**Exercise instructions**
From the records below, copy every line that contains the word "reduction".

##### Supplied information #####

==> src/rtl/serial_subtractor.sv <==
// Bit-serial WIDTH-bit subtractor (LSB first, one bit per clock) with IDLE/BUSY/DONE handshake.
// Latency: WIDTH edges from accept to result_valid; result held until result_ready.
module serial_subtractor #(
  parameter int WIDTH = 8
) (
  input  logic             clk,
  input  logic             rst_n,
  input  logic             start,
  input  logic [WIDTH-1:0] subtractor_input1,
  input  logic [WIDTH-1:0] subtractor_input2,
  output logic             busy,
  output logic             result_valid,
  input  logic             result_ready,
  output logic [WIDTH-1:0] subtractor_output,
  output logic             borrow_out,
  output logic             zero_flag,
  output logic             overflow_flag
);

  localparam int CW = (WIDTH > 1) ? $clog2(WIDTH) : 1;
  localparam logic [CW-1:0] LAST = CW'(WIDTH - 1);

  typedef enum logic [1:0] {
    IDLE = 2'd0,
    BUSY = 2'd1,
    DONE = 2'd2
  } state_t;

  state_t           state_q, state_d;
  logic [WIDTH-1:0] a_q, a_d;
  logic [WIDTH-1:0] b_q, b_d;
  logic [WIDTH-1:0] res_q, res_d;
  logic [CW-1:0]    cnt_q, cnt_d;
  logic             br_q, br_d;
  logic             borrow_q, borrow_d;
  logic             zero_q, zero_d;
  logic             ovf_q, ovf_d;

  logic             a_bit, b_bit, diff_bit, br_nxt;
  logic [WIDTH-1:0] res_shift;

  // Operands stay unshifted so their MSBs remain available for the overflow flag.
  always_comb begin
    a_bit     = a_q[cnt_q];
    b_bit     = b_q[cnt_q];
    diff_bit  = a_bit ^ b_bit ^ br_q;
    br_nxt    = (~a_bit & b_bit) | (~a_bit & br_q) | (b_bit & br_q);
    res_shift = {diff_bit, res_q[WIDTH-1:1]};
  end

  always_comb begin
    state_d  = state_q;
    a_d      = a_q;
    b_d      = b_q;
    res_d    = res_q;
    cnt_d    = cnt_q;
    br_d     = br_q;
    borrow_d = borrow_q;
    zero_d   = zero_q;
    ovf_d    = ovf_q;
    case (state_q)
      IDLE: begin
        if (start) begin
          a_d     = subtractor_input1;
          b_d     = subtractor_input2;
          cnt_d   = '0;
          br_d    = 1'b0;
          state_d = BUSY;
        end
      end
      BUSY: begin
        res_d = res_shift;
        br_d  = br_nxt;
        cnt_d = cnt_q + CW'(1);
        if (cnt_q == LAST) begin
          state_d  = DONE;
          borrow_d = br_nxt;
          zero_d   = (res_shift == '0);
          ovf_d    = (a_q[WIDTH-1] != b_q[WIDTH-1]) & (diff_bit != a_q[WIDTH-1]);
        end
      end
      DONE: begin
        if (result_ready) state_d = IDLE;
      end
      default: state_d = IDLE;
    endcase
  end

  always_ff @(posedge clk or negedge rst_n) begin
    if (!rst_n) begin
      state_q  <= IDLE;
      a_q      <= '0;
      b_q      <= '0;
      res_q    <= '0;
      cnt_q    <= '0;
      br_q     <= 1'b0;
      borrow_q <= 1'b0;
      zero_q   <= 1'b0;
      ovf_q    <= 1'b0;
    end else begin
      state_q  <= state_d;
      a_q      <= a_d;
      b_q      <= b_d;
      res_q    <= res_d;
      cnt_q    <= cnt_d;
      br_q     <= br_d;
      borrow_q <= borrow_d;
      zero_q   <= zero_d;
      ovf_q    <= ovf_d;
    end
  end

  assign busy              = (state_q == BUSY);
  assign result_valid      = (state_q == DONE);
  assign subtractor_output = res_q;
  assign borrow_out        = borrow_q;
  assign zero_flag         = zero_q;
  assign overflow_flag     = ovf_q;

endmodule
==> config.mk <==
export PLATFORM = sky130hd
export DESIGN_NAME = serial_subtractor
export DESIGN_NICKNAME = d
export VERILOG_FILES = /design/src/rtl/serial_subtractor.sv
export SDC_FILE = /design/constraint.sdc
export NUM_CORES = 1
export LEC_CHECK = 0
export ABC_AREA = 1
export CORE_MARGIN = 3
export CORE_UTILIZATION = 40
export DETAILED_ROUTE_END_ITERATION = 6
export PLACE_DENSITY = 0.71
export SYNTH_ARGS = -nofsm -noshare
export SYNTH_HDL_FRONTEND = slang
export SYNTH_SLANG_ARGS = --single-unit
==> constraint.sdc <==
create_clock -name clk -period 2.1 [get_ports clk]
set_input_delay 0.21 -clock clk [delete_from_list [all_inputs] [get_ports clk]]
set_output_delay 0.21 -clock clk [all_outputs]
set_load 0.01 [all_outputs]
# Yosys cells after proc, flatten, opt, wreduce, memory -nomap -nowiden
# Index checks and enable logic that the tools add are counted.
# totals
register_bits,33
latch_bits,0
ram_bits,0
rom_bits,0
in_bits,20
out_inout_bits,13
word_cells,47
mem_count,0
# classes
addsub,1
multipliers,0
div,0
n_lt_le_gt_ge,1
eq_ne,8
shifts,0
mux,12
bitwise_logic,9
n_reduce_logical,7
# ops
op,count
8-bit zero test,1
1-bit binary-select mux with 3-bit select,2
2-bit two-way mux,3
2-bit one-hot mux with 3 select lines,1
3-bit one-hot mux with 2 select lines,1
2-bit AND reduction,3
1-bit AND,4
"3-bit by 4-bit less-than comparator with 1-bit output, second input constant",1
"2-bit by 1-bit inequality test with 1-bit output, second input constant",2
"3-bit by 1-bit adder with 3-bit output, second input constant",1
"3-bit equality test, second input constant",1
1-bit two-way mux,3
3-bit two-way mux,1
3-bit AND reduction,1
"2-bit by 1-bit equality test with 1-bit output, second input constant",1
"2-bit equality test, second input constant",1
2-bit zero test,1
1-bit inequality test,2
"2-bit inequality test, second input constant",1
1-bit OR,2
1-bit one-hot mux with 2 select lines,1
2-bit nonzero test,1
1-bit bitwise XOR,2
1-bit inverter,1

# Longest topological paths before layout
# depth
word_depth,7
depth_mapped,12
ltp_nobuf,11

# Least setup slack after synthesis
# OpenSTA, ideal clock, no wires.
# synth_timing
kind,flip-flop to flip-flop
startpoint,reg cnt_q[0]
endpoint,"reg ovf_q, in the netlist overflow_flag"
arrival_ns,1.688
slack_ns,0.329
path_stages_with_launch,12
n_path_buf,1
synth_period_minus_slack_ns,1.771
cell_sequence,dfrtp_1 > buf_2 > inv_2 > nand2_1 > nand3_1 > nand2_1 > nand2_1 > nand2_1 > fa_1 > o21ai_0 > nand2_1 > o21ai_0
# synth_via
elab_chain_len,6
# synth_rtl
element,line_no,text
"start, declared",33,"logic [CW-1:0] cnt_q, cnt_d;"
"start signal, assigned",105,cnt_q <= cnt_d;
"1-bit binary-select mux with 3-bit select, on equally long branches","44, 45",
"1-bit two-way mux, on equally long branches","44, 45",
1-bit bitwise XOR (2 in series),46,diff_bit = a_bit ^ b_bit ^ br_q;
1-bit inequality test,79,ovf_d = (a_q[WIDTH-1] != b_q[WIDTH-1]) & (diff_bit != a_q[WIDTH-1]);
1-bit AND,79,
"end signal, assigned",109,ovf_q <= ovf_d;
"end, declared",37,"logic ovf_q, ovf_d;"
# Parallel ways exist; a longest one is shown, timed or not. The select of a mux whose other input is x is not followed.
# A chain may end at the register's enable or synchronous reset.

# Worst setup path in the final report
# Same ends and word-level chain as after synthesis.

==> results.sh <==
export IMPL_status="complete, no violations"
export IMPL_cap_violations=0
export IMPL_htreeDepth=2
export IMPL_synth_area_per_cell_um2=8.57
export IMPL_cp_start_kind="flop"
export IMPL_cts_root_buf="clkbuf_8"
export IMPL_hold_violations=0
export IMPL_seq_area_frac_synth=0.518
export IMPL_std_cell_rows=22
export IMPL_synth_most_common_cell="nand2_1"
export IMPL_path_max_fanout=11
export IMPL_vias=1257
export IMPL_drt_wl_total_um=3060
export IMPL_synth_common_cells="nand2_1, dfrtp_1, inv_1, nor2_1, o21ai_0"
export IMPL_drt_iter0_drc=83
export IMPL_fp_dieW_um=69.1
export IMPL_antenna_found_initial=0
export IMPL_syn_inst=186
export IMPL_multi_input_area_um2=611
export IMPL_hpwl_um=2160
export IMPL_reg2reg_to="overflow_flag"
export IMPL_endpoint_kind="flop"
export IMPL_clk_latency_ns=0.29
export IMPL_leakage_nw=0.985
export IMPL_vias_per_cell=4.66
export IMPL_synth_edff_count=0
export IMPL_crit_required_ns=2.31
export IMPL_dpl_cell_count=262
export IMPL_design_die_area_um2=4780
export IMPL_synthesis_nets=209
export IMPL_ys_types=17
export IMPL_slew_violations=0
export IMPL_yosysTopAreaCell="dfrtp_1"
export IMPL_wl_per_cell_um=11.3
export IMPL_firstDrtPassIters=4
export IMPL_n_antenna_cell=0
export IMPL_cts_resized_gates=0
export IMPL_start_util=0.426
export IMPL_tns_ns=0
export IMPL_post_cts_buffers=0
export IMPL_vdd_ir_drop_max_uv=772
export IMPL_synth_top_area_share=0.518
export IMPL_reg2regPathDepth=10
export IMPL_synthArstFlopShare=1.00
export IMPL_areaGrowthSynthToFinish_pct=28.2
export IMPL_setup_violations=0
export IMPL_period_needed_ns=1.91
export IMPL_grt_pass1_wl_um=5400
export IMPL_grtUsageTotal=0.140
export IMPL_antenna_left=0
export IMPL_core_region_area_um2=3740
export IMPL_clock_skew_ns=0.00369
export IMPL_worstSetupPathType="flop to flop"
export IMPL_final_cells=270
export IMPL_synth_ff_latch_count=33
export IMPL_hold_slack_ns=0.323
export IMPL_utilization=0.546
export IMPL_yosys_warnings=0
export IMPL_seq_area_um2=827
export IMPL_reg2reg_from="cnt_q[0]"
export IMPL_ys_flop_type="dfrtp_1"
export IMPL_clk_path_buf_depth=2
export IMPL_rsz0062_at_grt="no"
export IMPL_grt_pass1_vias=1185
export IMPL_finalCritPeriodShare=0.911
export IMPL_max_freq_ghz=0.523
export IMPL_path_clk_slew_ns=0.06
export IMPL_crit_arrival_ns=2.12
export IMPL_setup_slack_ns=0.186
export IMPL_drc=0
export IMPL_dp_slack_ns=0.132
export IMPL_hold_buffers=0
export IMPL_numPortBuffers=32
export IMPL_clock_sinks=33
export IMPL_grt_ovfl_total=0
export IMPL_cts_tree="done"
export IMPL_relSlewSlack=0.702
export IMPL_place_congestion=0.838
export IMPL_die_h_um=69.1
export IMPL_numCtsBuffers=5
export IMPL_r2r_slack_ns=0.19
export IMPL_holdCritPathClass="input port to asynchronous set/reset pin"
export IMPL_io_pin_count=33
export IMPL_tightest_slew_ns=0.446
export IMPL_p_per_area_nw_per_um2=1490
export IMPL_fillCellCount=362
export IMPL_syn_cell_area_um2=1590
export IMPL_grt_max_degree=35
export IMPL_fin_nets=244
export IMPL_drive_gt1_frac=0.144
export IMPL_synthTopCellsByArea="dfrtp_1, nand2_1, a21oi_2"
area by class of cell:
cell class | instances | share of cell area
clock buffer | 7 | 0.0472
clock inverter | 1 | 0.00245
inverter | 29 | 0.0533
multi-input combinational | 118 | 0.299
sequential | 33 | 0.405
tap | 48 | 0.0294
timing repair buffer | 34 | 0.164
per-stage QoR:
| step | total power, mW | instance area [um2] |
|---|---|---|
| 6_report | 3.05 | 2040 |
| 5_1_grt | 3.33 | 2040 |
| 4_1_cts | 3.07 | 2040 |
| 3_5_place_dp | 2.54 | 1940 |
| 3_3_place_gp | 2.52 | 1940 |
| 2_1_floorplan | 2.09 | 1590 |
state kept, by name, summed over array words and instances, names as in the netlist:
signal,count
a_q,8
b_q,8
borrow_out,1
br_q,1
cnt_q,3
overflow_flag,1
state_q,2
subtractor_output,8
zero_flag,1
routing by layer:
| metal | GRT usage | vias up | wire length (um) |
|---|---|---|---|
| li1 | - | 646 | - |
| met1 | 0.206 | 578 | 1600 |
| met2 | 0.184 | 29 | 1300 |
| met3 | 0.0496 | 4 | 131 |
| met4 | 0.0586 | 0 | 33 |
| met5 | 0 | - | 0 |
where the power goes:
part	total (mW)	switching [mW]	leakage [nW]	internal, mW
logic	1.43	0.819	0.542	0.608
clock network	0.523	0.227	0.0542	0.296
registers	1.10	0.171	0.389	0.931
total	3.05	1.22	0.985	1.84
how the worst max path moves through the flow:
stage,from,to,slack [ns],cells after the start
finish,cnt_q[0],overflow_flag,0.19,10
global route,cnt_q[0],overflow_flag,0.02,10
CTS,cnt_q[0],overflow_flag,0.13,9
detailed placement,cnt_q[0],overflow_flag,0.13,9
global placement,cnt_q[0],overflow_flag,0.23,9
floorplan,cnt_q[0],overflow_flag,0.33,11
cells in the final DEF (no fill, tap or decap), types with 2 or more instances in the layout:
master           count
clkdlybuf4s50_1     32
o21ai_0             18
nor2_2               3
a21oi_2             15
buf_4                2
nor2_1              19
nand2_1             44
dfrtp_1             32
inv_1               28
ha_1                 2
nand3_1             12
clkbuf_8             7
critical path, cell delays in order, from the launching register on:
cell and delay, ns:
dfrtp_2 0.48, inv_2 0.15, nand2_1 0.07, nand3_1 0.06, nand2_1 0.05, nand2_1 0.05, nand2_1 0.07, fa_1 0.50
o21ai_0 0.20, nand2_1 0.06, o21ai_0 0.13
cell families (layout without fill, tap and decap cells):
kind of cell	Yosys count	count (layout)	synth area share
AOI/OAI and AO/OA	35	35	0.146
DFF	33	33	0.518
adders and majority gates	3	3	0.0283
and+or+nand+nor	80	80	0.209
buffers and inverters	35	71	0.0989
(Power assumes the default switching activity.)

#####

**Your solution**
2-bit AND reduction,3
3-bit AND reduction,1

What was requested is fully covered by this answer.